-1

I'm solving a problem with the segment tree. It has got a very strict memory limit, so I don't want to use extra n memory for remembering information about single segments and return it from the array I built the tree from.

...
struct SegTree {
    vector<int>* singleElements;
    vector<int> tree;
    SegTree() : singleElements(nullptr) {}
    SegTree(vector<int>* arr) : singleElements(arr) {
        tree.resize(arr.size() - 1);
        build(...);
    }
    ...
}
int main() {
    vector<int> a(10, 1), b(10, -1);
    SegTree st1(a);
    SegTree st2();
    st2.assign(b);
    return 0;
}

I am not sure with this part of c++. Sorry for my bad English.

  • 1
    I suspect you want `std::move` and move constructors. But your question is very unclear. Can you update your question such that the code you have will actually compile? – selbie Jun 23 '19 at 21:34
  • 1
    It looks like you should get [a good C++ book](https://stackoverflow.com/questions/388242/the-definitive-c-book-guide-and-list), particularly chapters about *pointers* and *references*. To answer your question, do you *need* to store `singleElements` in your class? Will it be used outside of your constructor?
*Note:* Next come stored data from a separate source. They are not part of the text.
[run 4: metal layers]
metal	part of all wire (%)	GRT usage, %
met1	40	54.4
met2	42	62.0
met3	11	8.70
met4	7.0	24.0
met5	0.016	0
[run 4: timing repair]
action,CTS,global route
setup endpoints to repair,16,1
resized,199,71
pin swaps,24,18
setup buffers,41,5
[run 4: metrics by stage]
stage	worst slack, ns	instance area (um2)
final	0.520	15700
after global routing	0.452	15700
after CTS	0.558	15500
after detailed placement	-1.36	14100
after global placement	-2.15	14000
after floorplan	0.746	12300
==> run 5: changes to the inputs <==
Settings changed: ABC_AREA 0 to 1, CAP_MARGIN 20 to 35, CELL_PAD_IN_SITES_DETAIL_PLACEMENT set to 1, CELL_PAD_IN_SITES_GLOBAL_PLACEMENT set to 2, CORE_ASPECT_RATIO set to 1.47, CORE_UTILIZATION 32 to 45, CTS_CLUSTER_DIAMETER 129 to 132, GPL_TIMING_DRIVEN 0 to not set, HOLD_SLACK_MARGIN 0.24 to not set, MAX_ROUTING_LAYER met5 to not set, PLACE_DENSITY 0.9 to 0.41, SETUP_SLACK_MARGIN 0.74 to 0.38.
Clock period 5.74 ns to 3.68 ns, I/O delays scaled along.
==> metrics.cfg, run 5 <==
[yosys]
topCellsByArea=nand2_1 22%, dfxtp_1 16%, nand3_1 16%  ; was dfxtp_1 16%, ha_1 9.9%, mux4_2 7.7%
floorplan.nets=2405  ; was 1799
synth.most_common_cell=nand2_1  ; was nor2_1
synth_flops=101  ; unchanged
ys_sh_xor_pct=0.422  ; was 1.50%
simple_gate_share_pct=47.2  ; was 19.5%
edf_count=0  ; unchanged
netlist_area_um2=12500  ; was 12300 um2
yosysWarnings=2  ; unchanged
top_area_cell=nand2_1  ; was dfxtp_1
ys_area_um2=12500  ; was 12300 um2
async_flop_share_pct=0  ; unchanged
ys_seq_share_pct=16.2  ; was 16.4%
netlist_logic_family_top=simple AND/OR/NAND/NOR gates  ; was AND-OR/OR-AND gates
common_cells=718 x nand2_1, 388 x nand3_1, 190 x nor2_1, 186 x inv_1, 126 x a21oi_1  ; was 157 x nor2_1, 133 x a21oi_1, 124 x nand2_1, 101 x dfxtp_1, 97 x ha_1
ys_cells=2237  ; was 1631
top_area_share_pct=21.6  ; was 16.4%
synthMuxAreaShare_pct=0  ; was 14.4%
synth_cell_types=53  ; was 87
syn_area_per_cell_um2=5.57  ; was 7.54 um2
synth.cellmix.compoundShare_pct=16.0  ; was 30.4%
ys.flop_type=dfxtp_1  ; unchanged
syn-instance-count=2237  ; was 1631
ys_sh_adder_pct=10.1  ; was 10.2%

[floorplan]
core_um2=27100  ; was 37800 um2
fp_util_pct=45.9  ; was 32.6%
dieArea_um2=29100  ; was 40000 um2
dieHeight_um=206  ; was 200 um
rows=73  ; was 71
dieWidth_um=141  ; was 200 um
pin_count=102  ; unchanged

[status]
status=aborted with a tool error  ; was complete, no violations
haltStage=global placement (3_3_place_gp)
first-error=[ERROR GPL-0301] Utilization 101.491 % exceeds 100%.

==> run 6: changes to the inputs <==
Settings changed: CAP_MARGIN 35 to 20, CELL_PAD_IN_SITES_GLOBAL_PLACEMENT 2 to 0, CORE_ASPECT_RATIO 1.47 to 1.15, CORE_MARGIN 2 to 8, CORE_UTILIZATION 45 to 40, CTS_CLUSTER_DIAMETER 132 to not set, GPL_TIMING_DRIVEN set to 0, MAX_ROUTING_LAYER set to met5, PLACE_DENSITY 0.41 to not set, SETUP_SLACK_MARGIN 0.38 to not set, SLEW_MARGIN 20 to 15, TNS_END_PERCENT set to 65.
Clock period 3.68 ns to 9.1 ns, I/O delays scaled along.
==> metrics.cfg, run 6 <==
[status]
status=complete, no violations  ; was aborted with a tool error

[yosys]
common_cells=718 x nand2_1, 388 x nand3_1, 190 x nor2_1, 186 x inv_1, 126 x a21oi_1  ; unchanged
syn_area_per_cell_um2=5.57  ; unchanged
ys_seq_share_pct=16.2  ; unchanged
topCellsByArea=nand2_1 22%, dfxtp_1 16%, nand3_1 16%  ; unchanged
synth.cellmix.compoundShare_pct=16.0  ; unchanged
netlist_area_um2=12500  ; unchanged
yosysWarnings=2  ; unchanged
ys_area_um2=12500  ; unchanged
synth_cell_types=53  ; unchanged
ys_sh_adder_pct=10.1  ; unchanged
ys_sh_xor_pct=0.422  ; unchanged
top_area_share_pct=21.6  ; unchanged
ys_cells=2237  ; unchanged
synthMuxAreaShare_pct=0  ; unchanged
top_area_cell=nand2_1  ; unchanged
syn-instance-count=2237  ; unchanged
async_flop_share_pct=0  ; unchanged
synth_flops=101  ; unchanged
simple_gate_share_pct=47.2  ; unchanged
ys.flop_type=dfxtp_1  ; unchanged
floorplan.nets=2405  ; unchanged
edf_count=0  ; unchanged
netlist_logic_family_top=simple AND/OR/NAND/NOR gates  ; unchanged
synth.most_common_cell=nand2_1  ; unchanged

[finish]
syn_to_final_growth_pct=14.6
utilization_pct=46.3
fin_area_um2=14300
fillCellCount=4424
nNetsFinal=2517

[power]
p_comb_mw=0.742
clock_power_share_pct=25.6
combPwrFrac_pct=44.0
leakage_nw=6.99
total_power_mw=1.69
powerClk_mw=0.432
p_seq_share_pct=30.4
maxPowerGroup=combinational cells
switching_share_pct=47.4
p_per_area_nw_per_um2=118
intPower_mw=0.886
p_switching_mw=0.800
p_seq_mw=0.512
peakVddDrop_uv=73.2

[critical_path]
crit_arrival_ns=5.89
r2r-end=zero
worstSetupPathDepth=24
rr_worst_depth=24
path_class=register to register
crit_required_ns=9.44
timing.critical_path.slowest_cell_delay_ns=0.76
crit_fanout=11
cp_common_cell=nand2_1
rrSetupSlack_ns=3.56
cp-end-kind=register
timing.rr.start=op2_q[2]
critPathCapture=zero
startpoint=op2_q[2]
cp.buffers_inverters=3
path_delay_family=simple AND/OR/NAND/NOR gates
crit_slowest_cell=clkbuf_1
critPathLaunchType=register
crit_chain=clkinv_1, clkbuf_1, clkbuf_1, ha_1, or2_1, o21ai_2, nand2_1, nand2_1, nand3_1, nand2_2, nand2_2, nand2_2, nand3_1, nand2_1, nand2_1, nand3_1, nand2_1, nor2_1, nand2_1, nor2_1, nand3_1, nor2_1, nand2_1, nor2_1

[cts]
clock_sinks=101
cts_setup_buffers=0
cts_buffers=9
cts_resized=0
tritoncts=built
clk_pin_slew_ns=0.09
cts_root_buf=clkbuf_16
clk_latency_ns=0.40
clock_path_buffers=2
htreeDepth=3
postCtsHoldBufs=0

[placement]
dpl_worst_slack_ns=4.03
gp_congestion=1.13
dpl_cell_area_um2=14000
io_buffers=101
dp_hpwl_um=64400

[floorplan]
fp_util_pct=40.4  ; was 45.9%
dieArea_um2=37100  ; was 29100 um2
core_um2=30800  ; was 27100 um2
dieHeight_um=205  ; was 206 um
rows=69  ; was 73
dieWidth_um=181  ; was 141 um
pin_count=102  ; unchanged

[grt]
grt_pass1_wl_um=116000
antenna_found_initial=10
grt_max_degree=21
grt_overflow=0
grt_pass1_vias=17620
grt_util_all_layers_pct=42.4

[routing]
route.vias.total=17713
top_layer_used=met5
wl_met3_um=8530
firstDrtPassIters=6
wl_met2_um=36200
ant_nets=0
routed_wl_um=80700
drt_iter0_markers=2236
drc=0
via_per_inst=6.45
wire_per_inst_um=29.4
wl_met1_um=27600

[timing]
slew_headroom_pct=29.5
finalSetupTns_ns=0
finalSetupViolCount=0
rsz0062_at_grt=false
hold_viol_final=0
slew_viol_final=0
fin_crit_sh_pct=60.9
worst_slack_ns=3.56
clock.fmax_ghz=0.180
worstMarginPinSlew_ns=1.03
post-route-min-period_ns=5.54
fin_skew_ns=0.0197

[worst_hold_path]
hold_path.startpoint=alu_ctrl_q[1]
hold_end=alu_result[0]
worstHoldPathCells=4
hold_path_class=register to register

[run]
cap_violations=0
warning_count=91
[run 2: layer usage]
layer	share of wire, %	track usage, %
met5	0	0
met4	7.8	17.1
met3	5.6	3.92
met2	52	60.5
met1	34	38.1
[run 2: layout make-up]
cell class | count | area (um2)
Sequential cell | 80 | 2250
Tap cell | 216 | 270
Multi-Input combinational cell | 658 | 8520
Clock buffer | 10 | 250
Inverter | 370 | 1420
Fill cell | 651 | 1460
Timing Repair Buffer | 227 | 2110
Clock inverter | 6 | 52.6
// LSTM
module LSTM(clk, Of, En, Ci, Cip, In, Ui, Uf, Uk, Uo, Wi, Wk, Wf, Wo, Vo, Bi, Bo, Bf, Bk, PrevH, Cout, Hout);
make LEC_CHECK=0 ABC_AREA=1 CAP_MARGIN=20 CELL_PAD_IN_SITES_DETAIL_PLACEMENT=0 CELL_PAD_IN_SITES_GLOBAL_PLACEMENT=1 CORE_MARGIN=2 CORE_UTILIZATION=51 CTS_CLUSTER_DIAMETER=368 CTS_CLUSTER_SIZE=70 GPL_ROUTABILITY_DRIVEN=1 HOLD_SLACK_MARGIN=-0.07 MIN_ROUTING_LAYER=met1 SLEW_MARGIN=20 finish   # period 37.1 ns
run.sh (not shown) runs the stock make flow with config.mk's settings and CLKGATE_MAP_FILE=.
The starting point ran to the end with violations: setup timing.
Change:
==> flow/config.mk (replaced) <==
export PLATFORM = sky130hd
export DESIGN_NAME = LSTM
export DESIGN_NICKNAME = LSTM
export VERILOG_FILES = /design/flow/design.v
export SDC_FILE = /design/flow/constraint.sdc
export NUM_CORES = 4
export LEC_CHECK = 0
export CAP_MARGIN = 20
export CORE_MARGIN = 2
export CORE_UTILIZATION = 36
export SLEW_MARGIN = 20
==> flow/constraint.sdc (replaced) <==
create_clock -name core_clock -period 47.0 [get_ports {clk}]
set_input_delay 9.4000 -clock core_clock [delete_from_list [all_inputs] [get_ports {clk}]]
set_output_delay 9.4000 -clock core_clock [all_outputs]
set_load 0.01 [all_outputs]
Effect: The changed run went through all stages and came out clean. Via count decreases by about a fifth. Worst setup slack gains 4.4 ns. First-iteration DRC count falls by about a fifth. Routed wire length goes down by a few percent. Die area is higher by a quarter to a third. Sequential share of layout area went up by 0.31 points. Hold slack is better by 0.015 ns. Core utilization came out lower by 18 points.


LSTM again, from the RTL that the note above started with.
Settings: LEC_CHECK=0, ABC_AREA=1, CAP_MARGIN=20, CORE_MARGIN=2, CORE_UTILIZATION=72, CTS_CLUSTER_DIAMETER=235, CTS_CLUSTER_SIZE=33, HOLD_SLACK_MARGIN=-0.09, MAX_ROUTING_LAYER=met4, PLACE_DENSITY=0.37, SETUP_SLACK_MARGIN=5.0, SLEW_MARGIN=20, TNS_END_PERCENT=5; clock period 25.5 ns.
The baseline finished but failed the layout checks on negative setup slack.
Change:
Settings changed: CTS_CLUSTER_DIAMETER 235 to 236, CTS_CLUSTER_SIZE 33 to unset, HOLD_SLACK_MARGIN -0.09 to unset, MAX_ROUTING_LAYER met4 to unset, PLACE_DENSITY 0.37 to 0.81, SETUP_SLACK_MARGIN 5.0 to unset, TNS_END_PERCENT 5 to unset.
Clock period 25.5 ns to 37.1 ns, I/O delays scaled along.
The changed run produced a layout that fails on negative setup slack.
Hold slack is worse by 0.059 ns.
Worst setup slack improved by 7.4 ns.
Cell count fell by 0.73%.
Wire length decreases by 4.5%.
Area after synthesis is unchanged.
Design area drops by 0.96%.
Via count goes down by 2.4%.
[flow/run.sh]
#!/bin/bash
# the make line also repeats each setting of config.mk as NAME=value (left out here)
make -C /OpenROAD-flow-scripts/flow DESIGN_CONFIG=/design/flow/config.mk WORK_HOME=/design/flow/orfs CLKGATE_MAP_FILE= finish
[flow/config.mk]
export PLATFORM = sky130hd
export DESIGN_NAME = cpu
export DESIGN_NICKNAME = cpu
export VERILOG_FILES = /design/flow/design.v
export SDC_FILE = /design/flow/constraint.sdc
export NUM_CORES = 4
export LEC_CHECK = 0
export ABC_AREA = 1
export CAP_MARGIN = 20
export CELL_PAD_IN_SITES_GLOBAL_PLACEMENT = 0
export CORE_MARGIN = 2
export CORE_UTILIZATION = 72
export CTS_CLUSTER_DIAMETER = 357
export CTS_CLUSTER_SIZE = 15
export GPL_TIMING_DRIVEN = 1
export PLACE_DENSITY = 0.37
export SETUP_SLACK_MARGIN = -0.18
export SLEW_MARGIN = 30
[flow/constraint.sdc]
create_clock -name core_clock -period 3.43 [get_ports {clk}]
set_input_delay 0.6860 -clock core_clock [delete_from_list [all_inputs] [get_ports {clk}]]
set_output_delay 0.6860 -clock core_clock [all_outputs]
set_load 0.01 [all_outputs]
If not, you'd be best passing that vector by *const reference*. If you do need to store that initial data, but you don't need to keep it in caller (`main`), then *move semantics* are your friend. – Yksisarvinen Jun 23 '19 at 21:38
  • If you need to keep the vector in both `main` and class instance, you may want to look up `std::shared_ptr` instead of raw pointers. – Yksisarvinen Jun 23 '19 at 21:40
  • Yes, this solves my problem. – Василий Пупкин Jun 23 '19 at 21:43

1 Answers1

1

You should use moving constructor rather than copying one.

SegTree(std::vector<int> && arr);

And call it in this way:

SegTree st1(std::move(a));

Notice! After this the 'a' vector is in unspecified state, so you cannot operate on it. Take a look at the documetation!